ASSIGNMENT -> Within the entries below, the lines from the one with "if (r_ch == ch_t'(CH_COUNT" through the one with "r_overrun <= 1'b0;" are to be set down exactly, both ends kept.

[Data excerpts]
==> src/rtl/booth_pkg.sv <==
// booth_pkg -- shared types for the sequential radix-4 Booth multiplier.
//   booth_state_e : controller states (IDLE, RUN, DONE)
//   booth_op_e    : partial-product selection produced by the Booth recoder
//   booth_decode  : maps a multiplier bit triplet to its partial-product selection
package booth_pkg;

  typedef enum logic [1:0] {IDLE, RUN, DONE} booth_state_e;

  typedef enum {B_ZERO, B_P1, B_P2, B_M1, B_M2} booth_op_e;

  function automatic booth_op_e booth_decode(input logic [2:0] trip);
    booth_op_e op;
    case (trip)
      3'b001, 3'b010: op = B_P1;
      3'b011:         op = B_P2;
      3'b100:         op = B_M2;
      3'b101, 3'b110: op = B_M1;
      default:        op = B_ZERO;
    endcase
    return op;
  endfunction

endpackage
## src/rtl/rotary_array.sv

```systemverilog
// Multi-channel T-phase rotary encoder front end: input sync, glitch rejection,
// fast/slow step commit, velocity-dependent step size and host preload.
module rotary_array #(
  parameter int CH       = 2,
  parameter int N        = 12,
  parameter int INIT     = 0,
  parameter int SAT      = 1,
  parameter int T        = 3,
  parameter int DEB      = 200000,
  parameter int ACC_WIN  = 0,
  parameter int ACC_STEP = 4,
  localparam int W  = $clog2(N),
  localparam int CW = (CH > 1) ? $clog2(CH) : 1
) (
  input  logic            clk_i,
  input  logic            rst_i,
  input  logic [CH*T-1:0] rot_ni,
  input  logic            ld_i,
  input  logic [CW-1:0]   ld_ch_i,
  input  logic [W-1:0]    ld_val_i,
  output logic [CH*W-1:0] counter_o,
  output logic [CH-1:0]   inc_o,
  output logic [CH-1:0]   dec_o
);

  localparam int          WP    = W + 1;
  localparam logic [W:0]  N_MAX = WP'(N - 1);
  localparam logic [W:0]  N_W   = WP'(N);
  localparam logic [W:0]  K_ACC = WP'(ACC_STEP);
  localparam logic [W:0]  K_ONE = WP'(1);
  localparam logic [31:0] DEB_W = 32'(DEB);
  localparam logic [31:0] WIN_W = 32'(ACC_WIN);

  function automatic logic [T-1:0] rot_r(input logic [T-1:0] x);
    return {x[0], x[T-1:1]};
  endfunction

  function automatic logic [T-1:0] rot_l(input logic [T-1:0] x);
    return {x[T-2:0], x[T-1]};
  endfunction

  logic [CH*T-1:0] sync1_q, sync2_q;

  always_ff @(posedge clk_i) begin
    if (rst_i) begin
      sync1_q <= '1;
      sync2_q <= '1;
    end else begin
      sync1_q <= rot_ni;
      sync2_q <= sync1_q;
    end
  end

  // mode  | meaning
  // IDLE  | cur == ref: settled, waiting for a non-idle pattern
  // TRACK | cur != ref: new pattern seen, fast commit or debounce pending
  for (genvar c = 0; c < CH; c++) begin : g_ch
    logic [T-1:0] s, cur_q, cur_d, ref_q, ref_d;
    logic [31:0]  tmr_q, tmr_d, gap_q, gap_d;
    logic         dir_q, dir_d;
    logic [W-1:0] cnt_q, cnt_d;
    logic         inc_q, inc_d, dec_q, dec_d;
    logic         fwd, bwd, ld_hit;
    logic [W:0]   v, k, up_v, dn_v, ld_v;

    assign s = sync2_q[c*T +: T];

    always_comb begin
      cur_d  = cur_q;
      ref_d  = ref_q;
      tmr_d  = tmr_q;
      fwd    = 1'b0;
      bwd    = 1'b0;
      if (cur_q == ref_q) begin
        if (s != '1) begin
          cur_d = s;
          tmr_d = '0;
        end
      end else if (s != cur_q) begin
        cur_d = s;
        tmr_d = '0;
        if (cur_q == rot_r(ref_q) && s == rot_r(cur_q)) begin
          fwd   = 1'b1;
          ref_d = cur_q;
        end else if (cur_q == rot_l(ref_q) && s == rot_l(cur_q)) begin
          bwd   = 1'b1;
          ref_d = cur_q;
        end
      end else if (tmr_q < DEB_W) begin
        tmr_d = tmr_q + 32'd1;
      end else begin
        // debounce expiry: adopt the pattern, step only if it is a neighbour
        tmr_d = '0;
        ref_d = cur_q;
        fwd   = (cur_q == rot_r(ref_q));
        bwd   = !fwd && (cur_q == rot_l(ref_q));
      end

      v = {1'b0, cnt_q};
      k = (ACC_WIN > 0 && gap_q < WIN_W && fwd == dir_q) ? K_ACC : K_ONE;
      up_v = v + k;
      if (SAT != 0) begin
        if (up_v > N_MAX) up_v = N_MAX;
      end else if (up_v >= N_W) begin
        up_v = up_v - N_W;
      end
      if (v < k) dn_v = (SAT != 0) ? '0 : v + N_W - k;
      else       dn_v = v - k;

      ld_hit = ld_i && (ld_ch_i == CW'(c));
      ld_v   = ({1'b0, ld_val_i} >= N_W) ? N_MAX : {1'b0, ld_val_i};

      cnt_d = cnt_q;
      if (ld_hit)   cnt_d = ld_v[W-1:0];
      else if (fwd) cnt_d = up_v[W-1:0];
      else if (bwd) cnt_d = dn_v[W-1:0];

      inc_d = fwd && !ld_hit;
      dec_d = bwd && !ld_hit;
      dir_d = (fwd || bwd) ? fwd : dir_q;
      if (fwd || bwd)         gap_d = '0;
      else if (gap_q < WIN_W) gap_d = gap_q + 32'd1;
      else                    gap_d = gap_q;
    end

    always_ff @(posedge clk_i) begin
      if (rst_i) begin
        cur_q <= '1;
        ref_q <= '1;
        tmr_q <= '0;
        gap_q <= WIN_W;
        dir_q <= 1'b0;
        cnt_q <= W'(INIT);
        inc_q <= 1'b0;
        dec_q <= 1'b0;
      end else begin
        cur_q <= cur_d;
        ref_q <= ref_d;
        tmr_q <= tmr_d;
        gap_q <= gap_d;
        dir_q <= dir_d;
        cnt_q <= cnt_d;
        inc_q <= inc_d;
        dec_q <= dec_d;
      end
    end

    assign counter_o[c*W +: W] = cnt_q;
    assign inc_o[c]            = inc_q;
    assign dec_o[c]            = dec_q;
  end

endmodule

```
<file path="src/rtl/cal_pkg.sv">
// Shared types, state encoding and coefficient/saturation defaults for the
// cal_scheduler calibration engine.
package cal_pkg;

   localparam int DATA_W   = 16;
   localparam int COEF_W   = 16;
   localparam int CH_COUNT = 4;
   localparam int CH_W     = 2;
   localparam int DIFF_W   = DATA_W + 1;
   localparam int PROD_W   = 2 * DIFF_W;
   localparam int GAIN_FRAC = 8;

   typedef logic signed [DATA_W-1:0] sample_t;
   typedef logic        [COEF_W-1:0] coef_gain_t;
   typedef logic signed [DIFF_W-1:0] diff_t;
   typedef logic signed [PROD_W-1:0] prod_t;
   typedef logic        [CH_W-1:0]   ch_t;

   typedef enum logic [1:0] {
      IDLE  = 2'd0,
      MUL   = 2'd1,
      CLAMP = 2'd2,
      DONE  = 2'd3
   } state_t;

   localparam sample_t    DEF_OFFSET = 16'sd4122;
   localparam coef_gain_t DEF_GAIN   = 16'd269;
   localparam sample_t    CLAMP_HI   = 16'sd26000;
   localparam sample_t    CLAMP_LO   = -16'sd26000;

endpackage

</file>
<file path="src/rtl/cal_scheduler_if.sv">
// Sample, coefficient and result bundle between the deserialiser/host side
// (master) and the cal_scheduler engine (slave).
interface cal_scheduler_if
   import cal_pkg::*;
();

   logic       strobe;
   sample_t    raw_in0;
   sample_t    raw_in1;
   sample_t    raw_in2;
   sample_t    raw_in3;
   logic       cfg_we;
   ch_t        cfg_ch;
   sample_t    cfg_offset;
   coef_gain_t cfg_gain;
   sample_t    cal_out0;
   sample_t    cal_out1;
   sample_t    cal_out2;
   sample_t    cal_out3;
   logic       out_valid;
   logic       busy;
   logic       overrun;

   modport master (
      output strobe, raw_in0, raw_in1, raw_in2, raw_in3,
      output cfg_we, cfg_ch, cfg_offset, cfg_gain,
      input  cal_out0, cal_out1, cal_out2, cal_out3,
      input  out_valid, busy, overrun
   );

   modport slave (
      input  strobe, raw_in0, raw_in1, raw_in2, raw_in3,
      input  cfg_we, cfg_ch, cfg_offset, cfg_gain,
      output cal_out0, cal_out1, cal_out2, cal_out3,
      output out_valid, busy, overrun
   );

endinterface

</file>
<file path="src/rtl/cal_datapath.sv">
// Shared calibration arithmetic: (raw - offset) * gain, then >>> 8 and either
// saturation (CAL_CLAMP_EN defined) or two's-complement wrap to 16 bits.
module cal_datapath
   import cal_pkg::*;
(
   input  sample_t    i_raw,
   input  sample_t    i_offset,
   input  coef_gain_t i_gain,
   output prod_t      o_prod,
   input  prod_t      i_prod,
   output sample_t    o_result
);

   diff_t w_diff;
   diff_t w_gain_ext;
   prod_t w_shift;

`ifdef CAL_CLAMP_EN
   // Compare at full product width so large overflows cannot alias into range.
   function automatic sample_t sat_s16(input prod_t v);
      if (v > prod_t'(CLAMP_HI))
         return CLAMP_HI;
      else if (v < prod_t'(CLAMP_LO))
         return CLAMP_LO;
      else
         return sample_t'(v);
   endfunction
`else
   function automatic sample_t sat_s16(input prod_t v);
      return sample_t'(v);
   endfunction
`endif

   assign w_diff     = $signed({i_raw[DATA_W-1], i_raw}) - $signed({i_offset[DATA_W-1], i_offset});
   assign w_gain_ext = $signed({1'b0, i_gain});
   assign o_prod     = prod_t'(w_diff) * prod_t'(w_gain_ext);

   assign w_shift  = i_prod >>> GAIN_FRAC;
   assign o_result = sat_s16(w_shift);

endmodule

</file>
<file path="src/rtl/cal_scheduler.sv">
// Four-channel calibration scheduler: latches a frame on strobe and sequences
// each channel through cal_datapath (MUL then CLAMP), presenting all results in DONE.
module cal_scheduler
   import cal_pkg::*;
(
   input  logic clk_256fs,
   input  logic rst,
   cal_scheduler_if.slave bus
);

   state_t     r_state;
   state_t     w_next_state;
   logic       w_accept;
   ch_t        r_ch;

   sample_t    w_raw_in      [CH_COUNT];
   sample_t    r_raw         [CH_COUNT];
   sample_t    r_off_live    [CH_COUNT];
   sample_t    r_off_shadow  [CH_COUNT];
   coef_gain_t r_gain_live   [CH_COUNT];
   coef_gain_t r_gain_shadow [CH_COUNT];
   sample_t    r_stage       [CH_COUNT];
   sample_t    r_cal_out     [CH_COUNT];

   prod_t      w_prod;
   prod_t      r_prod_p1;
   sample_t    w_result;
   logic       r_out_valid;
   logic       r_busy;
   logic       r_overrun;

   assign w_raw_in[0] = bus.raw_in0;
   assign w_raw_in[1] = bus.raw_in1;
   assign w_raw_in[2] = bus.raw_in2;
   assign w_raw_in[3] = bus.raw_in3;

   cal_datapath u_dp (
      .i_raw    (r_raw[r_ch]),
      .i_offset (r_off_shadow[r_ch]),
      .i_gain   (r_gain_shadow[r_ch]),
      .o_prod   (w_prod),
      .i_prod   (r_prod_p1),
      .o_result (w_result)
   );

   always_comb begin
      w_next_state = r_state;
      w_accept     = 1'b0;
      case (r_state)
         IDLE: begin
            if (bus.strobe) begin
               w_accept     = 1'b1;
               w_next_state = MUL;
            end
         end
         MUL:   w_next_state = CLAMP;
         CLAMP: w_next_state = (r_ch == ch_t'(CH_COUNT - 1)) ? DONE : MUL;
         DONE:  w_next_state = IDLE;
         default: w_next_state = IDLE;
      endcase
   end

   always_ff @(posedge clk_256fs or posedge rst) begin
      if (rst)
         r_state <= IDLE;
      else
         r_state <= w_next_state;
   end

   // Live coefficients follow cfg_we at all times; the shadow copy taken on
   // accept sees the pre-write values, so a same-cycle write lands next frame.
   always_ff @(posedge clk_256fs or posedge rst) begin
      if (rst) begin
         for (int i = 0; i < CH_COUNT; i++) begin
            r_off_live[i]    <= DEF_OFFSET;
            r_gain_live[i]   <= DEF_GAIN;
            r_off_shadow[i]  <= DEF_OFFSET;
            r_gain_shadow[i] <= DEF_GAIN;
            r_raw[i]         <= '0;
         end
      end else begin
         if (bus.cfg_we) begin
            r_off_live[bus.cfg_ch]  <= bus.cfg_offset;
            r_gain_live[bus.cfg_ch] <= bus.cfg_gain;
         end
         if (w_accept) begin
            for (int i = 0; i < CH_COUNT; i++) begin
               r_raw[i]         <= w_raw_in[i];
               r_off_shadow[i]  <= r_off_live[i];
               r_gain_shadow[i] <= r_gain_live[i];
            end
         end
      end
   end

   // ---- stage p1: product register (MUL -> CLAMP) ----
   always_ff @(posedge clk_256fs or posedge rst) begin
      if (rst)
         r_prod_p1 <= '0;
      else if (r_state == MUL)
         r_prod_p1 <= w_prod;
   end

   // ---- stage p2: clamp result into staging; last channel also loads outputs ----
   // Outputs load on the edge into DONE so they and out_valid are visible
   // during the DONE cycle itself.
   always_ff @(posedge clk_256fs or posedge rst) begin
      if (rst) begin
         r_ch        <= '0;
         r_out_valid <= 1'b0;
         for (int i = 0; i < CH_COUNT; i++) begin
            r_stage[i]   <= '0;
            r_cal_out[i] <= '0;
         end
      end else begin
         r_out_valid <= 1'b0;
         if (w_accept)
            r_ch <= '0;
         if (r_state == CLAMP) begin
            r_stage[r_ch] <= w_result;
            if (r_ch == ch_t'(CH_COUNT - 1)) begin
               for (int i = 0; i < CH_COUNT - 1; i++)
                  r_cal_out[i] <= r_stage[i];
               r_cal_out[CH_COUNT-1] <= w_result;
               r_out_valid           <= 1'b1;
            end else begin
               r_ch <= r_ch + ch_t'(1);
            end
         end
      end
   end

   always_ff @(posedge clk_256fs or posedge rst) begin
      if (rst) begin
         r_busy    <= 1'b0;
         r_overrun <= 1'b0;
      end else begin
         r_busy    <= (w_next_state != IDLE);
         r_overrun <= bus.strobe && (r_state != IDLE);
      end
   end

   assign bus.cal_out0  = r_cal_out[0];
   assign bus.cal_out1  = r_cal_out[1];
   assign bus.cal_out2  = r_cal_out[2];
   assign bus.cal_out3  = r_cal_out[3];
   assign bus.out_valid = r_out_valid;
   assign bus.busy      = r_busy;
   assign bus.overrun   = r_overrun;

endmodule
</file>
<file path="src/flat_wrapper.sv">
// flat-port wrapper written by rule: the top's interface ports become plain ports
module cal_scheduler_flat import cal_pkg::*;
  (clk_256fs, rst, bus_strobe, bus_raw_in0, bus_raw_in1, bus_raw_in2, bus_raw_in3, bus_cfg_we, bus_cfg_ch, bus_cfg_offset, bus_cfg_gain, bus_cal_out0, bus_cal_out1, bus_cal_out2, bus_cal_out3, bus_out_valid, bus_busy, bus_overrun);
  cal_scheduler_if bus_i ();
  input  logic clk_256fs;
  input  logic rst;
  input wire logic [$bits(bus_i.strobe)-1:0] bus_strobe;
  input wire logic [$bits(bus_i.raw_in0)-1:0] bus_raw_in0;
  input wire logic [$bits(bus_i.raw_in1)-1:0] bus_raw_in1;
  input wire logic [$bits(bus_i.raw_in2)-1:0] bus_raw_in2;
  input wire logic [$bits(bus_i.raw_in3)-1:0] bus_raw_in3;
  input wire logic [$bits(bus_i.cfg_we)-1:0] bus_cfg_we;
  input wire logic [$bits(bus_i.cfg_ch)-1:0] bus_cfg_ch;
  input wire logic [$bits(bus_i.cfg_offset)-1:0] bus_cfg_offset;
  input wire logic [$bits(bus_i.cfg_gain)-1:0] bus_cfg_gain;
  output wire logic [$bits(bus_i.cal_out0)-1:0] bus_cal_out0;
  output wire logic [$bits(bus_i.cal_out1)-1:0] bus_cal_out1;
  output wire logic [$bits(bus_i.cal_out2)-1:0] bus_cal_out2;
  output wire logic [$bits(bus_i.cal_out3)-1:0] bus_cal_out3;
  output wire logic [$bits(bus_i.out_valid)-1:0] bus_out_valid;
  output wire logic [$bits(bus_i.busy)-1:0] bus_busy;
  output wire logic [$bits(bus_i.overrun)-1:0] bus_overrun;
  assign bus_i.strobe = bus_strobe;
  assign bus_i.raw_in0 = bus_raw_in0;
  assign bus_i.raw_in1 = bus_raw_in1;
  assign bus_i.raw_in2 = bus_raw_in2;
  assign bus_i.raw_in3 = bus_raw_in3;
  assign bus_i.cfg_we = bus_cfg_we;
  assign bus_i.cfg_ch = bus_cfg_ch;
  assign bus_i.cfg_offset = bus_cfg_offset;
  assign bus_i.cfg_gain = bus_cfg_gain;
  assign bus_cal_out0 = bus_i.cal_out0;
  assign bus_cal_out1 = bus_i.cal_out1;
  assign bus_cal_out2 = bus_i.cal_out2;
  assign bus_cal_out3 = bus_i.cal_out3;
  assign bus_out_valid = bus_i.out_valid;
  assign bus_busy = bus_i.busy;
  assign bus_overrun = bus_i.overrun;
  cal_scheduler u_core (.clk_256fs(clk_256fs), .rst(rst), .bus(bus_i));
endmodule
</file>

EXERCISE OUTPUT ->
            if (r_ch == ch_t'(CH_COUNT - 1)) begin
               for (int i = 0; i < CH_COUNT - 1; i++)
                  r_cal_out[i] <= r_stage[i];
               r_cal_out[CH_COUNT-1] <= w_result;
               r_out_valid           <= 1'b1;
            end else begin
               r_ch <= r_ch + ch_t'(1);
            end
         end
      end
   end

   always_ff @(posedge clk_256fs or posedge rst) begin
      if (rst) begin
         r_busy    <= 1'b0;
         r_overrun <= 1'b0;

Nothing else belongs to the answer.